Re: ISSUE-147: PROPOSAL for rdfa:defaultDatatype

Sebastian,

- I understand your use case, and I do not deny it is a valid one. The problem we have is that there are many use cases which are just about the opposite, namely when the markup is really for presentation or for HTML purposes and does not have any meaning for the RDF part. I have myself run into this problem many many times, doing a simple thing like writing a foaf profile. A typical example is from my own foaf profile where I have something like:

<a rel="foaf:workplaceHomepage" href="http://www.cwi.nl"><span property="dc:title">Centre Mathematics and Computer Sciences (<abbr title="Centrum voor Wiskunde en Informatica">CWI</abbr>)</span></a>

The current RDFa 1.1 generates

 <> foaf:workplaceHomepage <http://www.cwi.nl> .
 <http://www.cwi.nl> dc:title "Centre Mathematics and Computer Sciences (CWI)" .

whereas, with the default XMLLiteral version it would say

<> foaf:workplaceHomepage <http://www.cwi.nl> .
 <http://www.cwi.nl> dc:title """Centre Mathematics and Computer Sciences (<abbr title="Centrum voor Wiskunde en Informatica"> CWI</abbr>)""" .

Obviously, the second set of triples is not what one wants, the <abbr> is used here for user interface/accessibility purposes. 

Running up to RDFa 1.1 we got many feedbacks of such structures and the overall feedback was that generating XML Literals by default creates lots of problems for users who are forced to use the @datatype="" hack.

So, after long discussions, we made a decision to change this. That boat has sailed.
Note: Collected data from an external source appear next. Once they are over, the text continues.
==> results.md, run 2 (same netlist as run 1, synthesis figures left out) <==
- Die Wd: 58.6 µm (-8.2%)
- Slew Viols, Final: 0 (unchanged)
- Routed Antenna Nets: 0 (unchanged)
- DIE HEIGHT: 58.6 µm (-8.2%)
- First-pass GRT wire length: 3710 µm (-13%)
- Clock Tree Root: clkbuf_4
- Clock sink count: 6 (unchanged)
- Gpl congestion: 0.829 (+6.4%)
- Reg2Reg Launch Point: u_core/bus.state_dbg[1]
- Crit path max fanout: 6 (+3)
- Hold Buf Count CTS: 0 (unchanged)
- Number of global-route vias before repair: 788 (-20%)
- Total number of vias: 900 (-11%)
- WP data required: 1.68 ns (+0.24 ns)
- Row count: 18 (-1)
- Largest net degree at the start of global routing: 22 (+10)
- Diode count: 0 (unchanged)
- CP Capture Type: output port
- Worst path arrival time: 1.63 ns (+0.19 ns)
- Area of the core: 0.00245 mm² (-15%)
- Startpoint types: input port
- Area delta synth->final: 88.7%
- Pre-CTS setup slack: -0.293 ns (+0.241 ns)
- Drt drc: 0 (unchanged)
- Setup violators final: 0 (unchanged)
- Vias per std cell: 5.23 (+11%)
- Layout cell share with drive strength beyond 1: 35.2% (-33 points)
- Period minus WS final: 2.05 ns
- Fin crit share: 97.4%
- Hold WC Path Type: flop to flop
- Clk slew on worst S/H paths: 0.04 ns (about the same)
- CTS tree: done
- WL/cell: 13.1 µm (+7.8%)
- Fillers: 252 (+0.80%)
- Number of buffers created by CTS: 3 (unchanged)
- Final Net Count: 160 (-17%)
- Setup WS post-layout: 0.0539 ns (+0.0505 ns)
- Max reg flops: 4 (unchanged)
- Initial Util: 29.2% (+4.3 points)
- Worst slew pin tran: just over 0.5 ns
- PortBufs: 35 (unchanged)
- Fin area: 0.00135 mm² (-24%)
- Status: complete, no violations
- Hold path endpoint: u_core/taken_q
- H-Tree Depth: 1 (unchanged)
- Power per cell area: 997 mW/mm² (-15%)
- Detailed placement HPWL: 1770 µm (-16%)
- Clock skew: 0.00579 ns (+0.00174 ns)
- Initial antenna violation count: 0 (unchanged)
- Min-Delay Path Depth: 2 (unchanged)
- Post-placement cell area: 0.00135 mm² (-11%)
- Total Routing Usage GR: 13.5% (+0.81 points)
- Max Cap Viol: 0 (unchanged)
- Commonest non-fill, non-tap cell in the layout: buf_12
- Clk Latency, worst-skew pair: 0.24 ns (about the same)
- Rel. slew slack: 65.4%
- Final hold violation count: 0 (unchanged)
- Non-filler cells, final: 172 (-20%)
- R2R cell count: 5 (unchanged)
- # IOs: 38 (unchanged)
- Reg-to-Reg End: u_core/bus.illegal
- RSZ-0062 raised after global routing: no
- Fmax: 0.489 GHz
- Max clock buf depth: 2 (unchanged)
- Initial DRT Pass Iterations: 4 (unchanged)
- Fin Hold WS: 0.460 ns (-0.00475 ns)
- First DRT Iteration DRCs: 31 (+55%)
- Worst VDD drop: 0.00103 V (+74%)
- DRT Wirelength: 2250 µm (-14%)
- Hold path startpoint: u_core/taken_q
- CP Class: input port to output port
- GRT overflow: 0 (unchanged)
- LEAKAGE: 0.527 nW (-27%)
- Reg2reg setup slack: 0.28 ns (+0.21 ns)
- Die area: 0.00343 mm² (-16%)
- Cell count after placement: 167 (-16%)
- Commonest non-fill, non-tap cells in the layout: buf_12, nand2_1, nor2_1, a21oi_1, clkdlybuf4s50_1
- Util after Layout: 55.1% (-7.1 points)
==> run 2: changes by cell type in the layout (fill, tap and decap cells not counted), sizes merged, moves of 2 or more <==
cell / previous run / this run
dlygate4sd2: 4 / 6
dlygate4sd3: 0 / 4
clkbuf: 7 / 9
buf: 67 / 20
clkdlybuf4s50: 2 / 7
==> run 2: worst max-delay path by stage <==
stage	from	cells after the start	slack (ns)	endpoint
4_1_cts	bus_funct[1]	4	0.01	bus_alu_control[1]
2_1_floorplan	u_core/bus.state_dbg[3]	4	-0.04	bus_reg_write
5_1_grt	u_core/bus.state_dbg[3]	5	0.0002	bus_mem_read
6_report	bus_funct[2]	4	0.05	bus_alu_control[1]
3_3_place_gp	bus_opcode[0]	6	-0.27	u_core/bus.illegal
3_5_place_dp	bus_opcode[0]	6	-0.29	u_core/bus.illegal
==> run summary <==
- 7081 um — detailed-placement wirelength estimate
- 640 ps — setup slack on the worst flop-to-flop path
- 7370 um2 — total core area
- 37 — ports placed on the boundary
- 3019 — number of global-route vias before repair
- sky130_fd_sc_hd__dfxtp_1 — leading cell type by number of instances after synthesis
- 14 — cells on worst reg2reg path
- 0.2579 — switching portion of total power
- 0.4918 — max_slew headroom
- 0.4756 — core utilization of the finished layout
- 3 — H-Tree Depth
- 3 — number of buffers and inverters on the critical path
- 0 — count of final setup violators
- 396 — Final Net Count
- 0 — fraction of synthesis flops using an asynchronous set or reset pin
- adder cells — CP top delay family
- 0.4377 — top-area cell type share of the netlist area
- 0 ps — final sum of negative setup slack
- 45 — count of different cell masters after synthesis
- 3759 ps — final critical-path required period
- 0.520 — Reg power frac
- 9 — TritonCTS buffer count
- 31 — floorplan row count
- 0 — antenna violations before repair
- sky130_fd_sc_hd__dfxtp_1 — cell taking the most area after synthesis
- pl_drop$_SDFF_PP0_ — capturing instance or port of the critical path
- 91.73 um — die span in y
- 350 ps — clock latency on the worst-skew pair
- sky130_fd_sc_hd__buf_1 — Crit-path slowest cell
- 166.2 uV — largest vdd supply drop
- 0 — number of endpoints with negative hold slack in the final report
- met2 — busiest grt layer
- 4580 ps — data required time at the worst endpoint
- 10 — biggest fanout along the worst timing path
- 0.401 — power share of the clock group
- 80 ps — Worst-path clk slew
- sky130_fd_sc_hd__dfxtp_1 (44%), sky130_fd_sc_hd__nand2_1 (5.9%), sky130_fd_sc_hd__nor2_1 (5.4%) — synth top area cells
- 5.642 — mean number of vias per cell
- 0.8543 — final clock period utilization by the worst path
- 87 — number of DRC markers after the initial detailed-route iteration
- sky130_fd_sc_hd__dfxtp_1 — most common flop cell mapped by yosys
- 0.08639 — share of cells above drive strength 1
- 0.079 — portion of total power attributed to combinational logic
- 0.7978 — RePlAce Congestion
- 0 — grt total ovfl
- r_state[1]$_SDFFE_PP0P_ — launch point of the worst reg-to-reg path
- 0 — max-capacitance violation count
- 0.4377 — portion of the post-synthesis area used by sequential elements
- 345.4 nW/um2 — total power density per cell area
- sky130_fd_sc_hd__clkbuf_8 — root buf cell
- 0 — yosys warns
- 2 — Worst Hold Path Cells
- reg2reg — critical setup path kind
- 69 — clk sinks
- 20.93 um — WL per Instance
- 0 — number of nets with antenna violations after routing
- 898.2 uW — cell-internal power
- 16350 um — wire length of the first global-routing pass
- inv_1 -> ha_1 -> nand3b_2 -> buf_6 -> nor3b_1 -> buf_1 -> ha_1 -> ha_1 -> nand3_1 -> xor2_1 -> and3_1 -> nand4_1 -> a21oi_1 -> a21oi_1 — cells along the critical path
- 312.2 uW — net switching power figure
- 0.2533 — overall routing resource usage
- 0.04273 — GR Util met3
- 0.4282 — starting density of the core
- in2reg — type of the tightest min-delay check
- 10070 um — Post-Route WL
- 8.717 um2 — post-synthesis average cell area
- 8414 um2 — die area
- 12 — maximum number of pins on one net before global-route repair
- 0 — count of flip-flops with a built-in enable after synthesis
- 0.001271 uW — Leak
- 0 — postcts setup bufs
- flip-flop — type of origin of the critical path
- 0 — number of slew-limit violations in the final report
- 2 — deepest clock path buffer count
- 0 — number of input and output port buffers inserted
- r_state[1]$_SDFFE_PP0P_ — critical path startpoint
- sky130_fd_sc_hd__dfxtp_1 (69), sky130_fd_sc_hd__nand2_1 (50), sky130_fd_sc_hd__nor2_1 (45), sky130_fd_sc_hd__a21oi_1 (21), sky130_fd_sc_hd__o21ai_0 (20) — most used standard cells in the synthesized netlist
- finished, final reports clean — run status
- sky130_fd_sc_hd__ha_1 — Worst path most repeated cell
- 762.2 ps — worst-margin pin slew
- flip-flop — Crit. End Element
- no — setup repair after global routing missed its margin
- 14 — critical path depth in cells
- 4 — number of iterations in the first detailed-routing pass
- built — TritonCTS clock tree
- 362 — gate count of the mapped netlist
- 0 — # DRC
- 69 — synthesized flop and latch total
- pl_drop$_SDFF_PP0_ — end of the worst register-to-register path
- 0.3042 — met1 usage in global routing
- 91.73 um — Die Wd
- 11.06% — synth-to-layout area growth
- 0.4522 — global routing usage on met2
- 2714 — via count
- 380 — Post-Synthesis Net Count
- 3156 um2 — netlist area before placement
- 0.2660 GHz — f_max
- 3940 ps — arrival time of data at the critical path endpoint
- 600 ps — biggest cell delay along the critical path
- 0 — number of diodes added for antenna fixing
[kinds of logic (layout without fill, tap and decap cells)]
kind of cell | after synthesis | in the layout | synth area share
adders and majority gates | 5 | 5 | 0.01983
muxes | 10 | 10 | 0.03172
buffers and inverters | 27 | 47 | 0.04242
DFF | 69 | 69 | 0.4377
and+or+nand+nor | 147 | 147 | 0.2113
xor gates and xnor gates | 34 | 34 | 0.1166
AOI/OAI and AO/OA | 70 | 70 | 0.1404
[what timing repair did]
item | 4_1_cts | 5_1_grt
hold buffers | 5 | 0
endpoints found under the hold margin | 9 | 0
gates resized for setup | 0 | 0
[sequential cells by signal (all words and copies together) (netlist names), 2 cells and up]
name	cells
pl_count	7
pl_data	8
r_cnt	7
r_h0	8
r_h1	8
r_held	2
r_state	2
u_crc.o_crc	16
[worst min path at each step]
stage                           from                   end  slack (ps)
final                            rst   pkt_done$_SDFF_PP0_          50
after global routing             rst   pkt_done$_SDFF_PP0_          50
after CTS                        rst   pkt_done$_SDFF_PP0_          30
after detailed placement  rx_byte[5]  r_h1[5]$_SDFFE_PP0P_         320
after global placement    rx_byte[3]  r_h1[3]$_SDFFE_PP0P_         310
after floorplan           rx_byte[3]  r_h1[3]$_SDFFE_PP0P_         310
## config.mk

```make
export PLATFORM = sky130hd
export DESIGN_NAME = bcd_counter_4digit
export DESIGN_NICKNAME = d
export VERILOG_FILES = /design/src/rtl/bcd_counter_4digit_pkg.sv /design/src/rtl/bcd_digit.sv /design/src/rtl/bcd_counter_4digit.sv
export SDC_FILE = /design/constraint.sdc
export NUM_CORES = 1
export LEC_CHECK = 0
export ABC_AREA = 1
export CAP_MARGIN = 30
export CORE_ASPECT_RATIO = 2
export CORE_UTILIZATION = 50
export DETAILED_ROUTE_END_ITERATION = 7
export PLACE_DENSITY = 0.84
export SYNTH_ARGS = -nofsm -noshare
export SYNTH_HDL_FRONTEND = slang
export SYNTH_SLANG_ARGS = --single-unit
export TNS_END_PERCENT = 50
```

## constraint.sdc

```tcl
create_clock -name i_clk -period 1.4 [get_ports i_clk]
set_input_delay 0.14 -clock i_clk [delete_from_list [all_inputs] [get_ports i_clk]]
set_output_delay 0.14 -clock i_clk [all_outputs]
set_load 0.01 [all_outputs]
```
### src/rtl/mem_rd_port.sv
// Queued read port for the mem register file with a registered response.
// MEM_RD_BYPASS_EN adds wr_en/wr_addr/wr_data write-then-read forwarding.
module mem_rd_port
    import mem_pkg::*;
#(
    parameter int reg_size   = REG_SIZE,
    parameter int mem_size   = MEM_SIZE,
    parameter int FIFO_DEPTH = 2,
    parameter int AW         = addr_width(mem_size),
    parameter int CW         = $clog2(FIFO_DEPTH + 1)
) (
    input  logic                               clk,
    input  logic                               rst,
    input  logic [mem_size-1:0][reg_size-1:0]  mem_dout,
    input  logic                               req_valid,
    output logic                               req_ready,
    input  logic [AW-1:0]                      req_addr,
    output logic                               rsp_valid,
    input  logic                               rsp_ready,
    output logic [reg_size-1:0]                rsp_data,
    output logic [AW-1:0]                      rsp_addr,
    output logic                               rsp_err,
`ifdef MEM_RD_BYPASS_EN
    input  logic                               wr_en,
    input  logic [AW-1:0]                      wr_addr,
    input  logic [reg_size-1:0]                wr_data,
`endif
    output logic [CW-1:0]                      q_count
);

    typedef struct packed {
        logic [reg_size-1:0] data;
        logic [AW-1:0]       addr;
        logic                err;
    } rsp_t;

    rsp_t                rsp_q, rsp_d;
    logic                rsp_valid_q, rsp_valid_d;
    logic [AW-1:0]       head;
    logic                full, empty;
    logic                load, drain, hold;
    logic                head_err;
    logic [reg_size-1:0] head_word;

    mem_rd_fifo #(
        .W     (AW),
        .DEPTH (FIFO_DEPTH),
        .CW    (CW)
    ) u_fifo (
        .clk       (clk),
        .rst       (rst),
        .push      (req_valid),
        .push_data (req_addr),
        .pop       (load),
        .head      (head),
        .full      (full),
        .empty     (empty),
        .count     (q_count)
    );

    assign req_ready = !full;
    assign load      = !empty && (!rsp_valid_q || rsp_ready);
    assign drain     = empty && rsp_valid_q && rsp_ready;
    assign hold      = rsp_valid_q && !rsp_ready;
    assign head_err  = (32'(head) >= 32'(mem_size));
    assign head_word = head_err ? '0 : mem_dout[head];

    always_comb begin
        rsp_d       = rsp_q;
        rsp_valid_d = rsp_valid_q;
        unique case (1'b1)
            load: begin
                rsp_valid_d = 1'b1;
                rsp_d.addr  = head;
                rsp_d.err   = head_err;
                rsp_d.data  = head_word;
`ifdef MEM_RD_BYPASS_EN
                if (wr_en && wr_addr == head && !head_err)
                    rsp_d.data = wr_data;
`endif
            end
            drain: rsp_valid_d = 1'b0;
            hold: begin
`ifdef MEM_RD_BYPASS_EN
                // Keep the held word coherent with a write landing in mem now.
                if (wr_en && wr_addr == rsp_q.addr && !rsp_q.err)
                    rsp_d.data = wr_data;
`endif
            end
            default: ;
        endcase
    end

    always_ff @(posedge clk) begin
        if (rst) begin
            rsp_q       <= '0;
            rsp_valid_q <= 1'b0;
        end else begin
            rsp_q       <= rsp_d;
            rsp_valid_q <= rsp_valid_d;
        end
    end

    assign rsp_valid = rsp_valid_q;
    assign rsp_data  = rsp_q.data;
    assign rsp_addr  = rsp_q.addr;
    assign rsp_err   = rsp_q.err;

endmodule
- Your solution means, if my understanding is correct, that we would have some sort of a parametrizing of the RDFa processor behaviour.  Ie, by adding some parameters into the file, the behaviour of the processor changes insofar as it would generate an XML (or HTML) literal. This creates a major change in the way the processing works and also opens up the floodgates: I could imagine a number of other such cases that could depend on parameters (a good example: should we keep white spaces in the text as they are in the source, or should we merge them? The current decision is the former although, I must admit, I would have preferred the latter.)

I would be extremely uneasy adding this to HTML5+RDFa; HTML5+RDFa is just defining a language/host profile for RDFa Core, it is not supposed to introduce such a radical departure from the way an RDFa processor works (and this sort of approach would fairly radically change existing implementations). It would also means a major incompatibility between HTML5+RDFa and XHTML+RDFa. 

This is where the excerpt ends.